Coupled spin and valley Hall effects driven by coherent tunneling

TL;DR

This paper predicts that coherent tunneling in graphene with broken inversion symmetry and spin-orbit coupling can generate coupled spin and valley Hall effects, enabling efficient spintronic and valleytronic device functionalities.

Contribution

It introduces a novel mechanism where coherent tunneling induces coupled spin and valley Hall effects via geometric phase effects in graphene.

Findings

Coherent tunneling causes spin- and valley-dependent Hall currents.

Charge-spin and charge-valley conversions are highly efficient.

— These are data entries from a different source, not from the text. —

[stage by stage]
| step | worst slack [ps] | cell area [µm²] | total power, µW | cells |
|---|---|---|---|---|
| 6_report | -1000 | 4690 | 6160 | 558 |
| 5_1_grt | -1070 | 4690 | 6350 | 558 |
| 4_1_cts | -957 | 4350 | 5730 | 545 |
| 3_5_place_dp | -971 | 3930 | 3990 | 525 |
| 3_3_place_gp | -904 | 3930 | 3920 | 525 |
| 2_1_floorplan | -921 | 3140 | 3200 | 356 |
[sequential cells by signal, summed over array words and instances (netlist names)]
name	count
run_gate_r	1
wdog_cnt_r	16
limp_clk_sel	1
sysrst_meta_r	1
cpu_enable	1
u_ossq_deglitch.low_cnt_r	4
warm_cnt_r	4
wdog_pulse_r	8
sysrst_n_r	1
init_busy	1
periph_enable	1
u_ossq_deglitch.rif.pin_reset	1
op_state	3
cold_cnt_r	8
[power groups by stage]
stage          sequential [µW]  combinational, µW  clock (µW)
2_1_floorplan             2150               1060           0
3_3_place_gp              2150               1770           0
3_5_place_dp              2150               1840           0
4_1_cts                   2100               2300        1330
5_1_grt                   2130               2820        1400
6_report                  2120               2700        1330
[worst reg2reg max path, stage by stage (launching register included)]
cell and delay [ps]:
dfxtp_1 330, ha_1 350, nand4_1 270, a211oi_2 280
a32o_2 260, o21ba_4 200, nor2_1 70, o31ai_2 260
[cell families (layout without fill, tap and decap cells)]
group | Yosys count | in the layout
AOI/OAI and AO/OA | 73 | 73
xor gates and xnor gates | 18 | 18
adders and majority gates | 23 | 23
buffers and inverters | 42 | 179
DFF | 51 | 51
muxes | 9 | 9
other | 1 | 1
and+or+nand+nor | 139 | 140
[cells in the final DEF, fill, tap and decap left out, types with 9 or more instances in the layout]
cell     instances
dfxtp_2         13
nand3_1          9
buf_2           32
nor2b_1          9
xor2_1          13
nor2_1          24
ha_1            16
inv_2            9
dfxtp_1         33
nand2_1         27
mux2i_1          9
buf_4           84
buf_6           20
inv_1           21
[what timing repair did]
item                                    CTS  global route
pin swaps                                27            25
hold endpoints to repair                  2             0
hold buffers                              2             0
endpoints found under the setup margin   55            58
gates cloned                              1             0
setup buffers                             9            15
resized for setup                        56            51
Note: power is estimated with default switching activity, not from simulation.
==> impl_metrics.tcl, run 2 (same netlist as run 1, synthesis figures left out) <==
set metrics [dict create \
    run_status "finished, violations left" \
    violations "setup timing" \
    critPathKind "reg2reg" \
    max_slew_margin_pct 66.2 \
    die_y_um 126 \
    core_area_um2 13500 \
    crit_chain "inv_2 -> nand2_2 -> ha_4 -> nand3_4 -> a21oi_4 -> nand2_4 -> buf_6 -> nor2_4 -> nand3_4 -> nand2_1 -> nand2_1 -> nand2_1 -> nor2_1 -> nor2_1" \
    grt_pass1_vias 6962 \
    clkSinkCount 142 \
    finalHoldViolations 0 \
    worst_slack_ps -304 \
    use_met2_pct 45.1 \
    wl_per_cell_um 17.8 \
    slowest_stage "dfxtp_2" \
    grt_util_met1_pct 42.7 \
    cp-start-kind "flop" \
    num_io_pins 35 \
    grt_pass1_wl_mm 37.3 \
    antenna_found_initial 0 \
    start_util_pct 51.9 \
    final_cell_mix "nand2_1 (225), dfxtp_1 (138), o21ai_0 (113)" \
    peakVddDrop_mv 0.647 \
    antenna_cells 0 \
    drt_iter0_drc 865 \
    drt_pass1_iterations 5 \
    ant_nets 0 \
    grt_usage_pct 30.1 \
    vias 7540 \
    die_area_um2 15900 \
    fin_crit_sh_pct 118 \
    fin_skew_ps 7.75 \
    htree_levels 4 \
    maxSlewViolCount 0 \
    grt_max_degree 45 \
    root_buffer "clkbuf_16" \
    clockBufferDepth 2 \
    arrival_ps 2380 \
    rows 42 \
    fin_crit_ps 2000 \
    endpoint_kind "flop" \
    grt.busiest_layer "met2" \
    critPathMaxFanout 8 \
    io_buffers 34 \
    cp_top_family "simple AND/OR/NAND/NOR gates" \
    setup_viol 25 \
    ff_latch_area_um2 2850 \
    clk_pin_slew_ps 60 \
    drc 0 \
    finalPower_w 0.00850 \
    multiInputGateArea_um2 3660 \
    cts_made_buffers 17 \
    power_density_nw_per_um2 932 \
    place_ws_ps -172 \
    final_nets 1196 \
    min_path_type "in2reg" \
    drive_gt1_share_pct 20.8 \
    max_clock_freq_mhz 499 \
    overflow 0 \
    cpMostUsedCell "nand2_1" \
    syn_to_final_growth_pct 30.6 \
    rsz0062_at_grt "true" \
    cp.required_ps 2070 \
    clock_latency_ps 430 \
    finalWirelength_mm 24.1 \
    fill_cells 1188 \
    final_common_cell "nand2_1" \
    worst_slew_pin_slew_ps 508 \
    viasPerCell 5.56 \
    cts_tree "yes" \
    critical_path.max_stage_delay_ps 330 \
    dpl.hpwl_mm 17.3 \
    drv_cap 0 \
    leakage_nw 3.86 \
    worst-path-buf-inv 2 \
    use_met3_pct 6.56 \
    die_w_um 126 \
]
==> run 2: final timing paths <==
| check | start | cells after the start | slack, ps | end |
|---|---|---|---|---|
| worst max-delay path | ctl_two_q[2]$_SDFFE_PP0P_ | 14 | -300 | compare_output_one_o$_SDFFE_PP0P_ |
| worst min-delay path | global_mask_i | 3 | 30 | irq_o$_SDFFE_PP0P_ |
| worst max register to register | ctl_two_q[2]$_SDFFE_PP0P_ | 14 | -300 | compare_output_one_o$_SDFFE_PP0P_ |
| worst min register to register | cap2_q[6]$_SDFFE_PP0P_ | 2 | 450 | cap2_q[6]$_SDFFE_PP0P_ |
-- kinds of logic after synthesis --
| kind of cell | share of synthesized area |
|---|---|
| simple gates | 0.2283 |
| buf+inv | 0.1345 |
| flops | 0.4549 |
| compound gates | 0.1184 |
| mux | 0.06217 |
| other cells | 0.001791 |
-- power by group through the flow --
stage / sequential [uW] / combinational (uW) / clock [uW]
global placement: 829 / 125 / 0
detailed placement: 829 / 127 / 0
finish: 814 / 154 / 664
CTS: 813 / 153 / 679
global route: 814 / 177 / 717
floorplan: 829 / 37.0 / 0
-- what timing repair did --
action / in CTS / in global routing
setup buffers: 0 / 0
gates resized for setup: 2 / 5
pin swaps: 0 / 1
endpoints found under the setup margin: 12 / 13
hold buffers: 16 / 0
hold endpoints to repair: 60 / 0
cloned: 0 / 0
$ cat src/hw/hirq_pkg.sv
package hirq_pkg;

  // ==========================================================================
  // Interface modes and pin layout.
  // ==========================================================================
  typedef enum logic {
    HIRQ_MODE_I2C,
    HIRQ_MODE_SPI
  } hirq_mode_type;

  localparam int HIRQ_GPIO_COUNT = 5;
  localparam int HIRQ_GPIO_HSYNC_BIT = 1;
  localparam int HIRQ_GPIO_VSYNC_BIT = 2;
  localparam int HIRQ_PEND_WIDTH = 8;
  localparam int HIRQ_SYNC_STAGES = 2;
  localparam logic [1:0] HIRQ_STRAP_SETTLE = 2'h2;
  localparam logic HIRQ_STRAP_I2C_LEVEL = 1'h0;

  // ==========================================================================
  // Pin carriers.
  // ==========================================================================
  typedef struct packed {
    logic o;
    logic oe_n;
  } hirq_pin_out_type;

  typedef struct packed {
    logic sck;
    logic ss_n;
    logic mosi;
  } hirq_spi_in_type;

  typedef struct packed {
    logic sda;
    logic scl;
    logic addr_sel;
  } hirq_i2c_in_type;

endpackage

Large Hall angles are achieved in the proposed mechanism.

Abstract

We predict the coexistence of tunneling spin and valley Hall effects when electrons in graphene coherently transmit through a barrier with the broken inversion symmetry and proximity-induced spin-orbit coupling. Due to the rotation of the pseudospin in the tunneling process, the transmitted electrons acquire a finite spin- and valley-dependent backreflection geometric phase when the two interfaces of the barrier are asymmetric. This results in a spin- and valley-dependent skew coherent tunneling, which is responsible for the transverse spin and valley Hall currents. We further demonstrate that the coherent-tunneling assisted charge-spin and charge-valley conversions are highly efficient with large Hall angles. Our work provides a new route for the generation of efficient spin and valley Hall effects, suggesting potential applications for spintronic and valleytronic devices.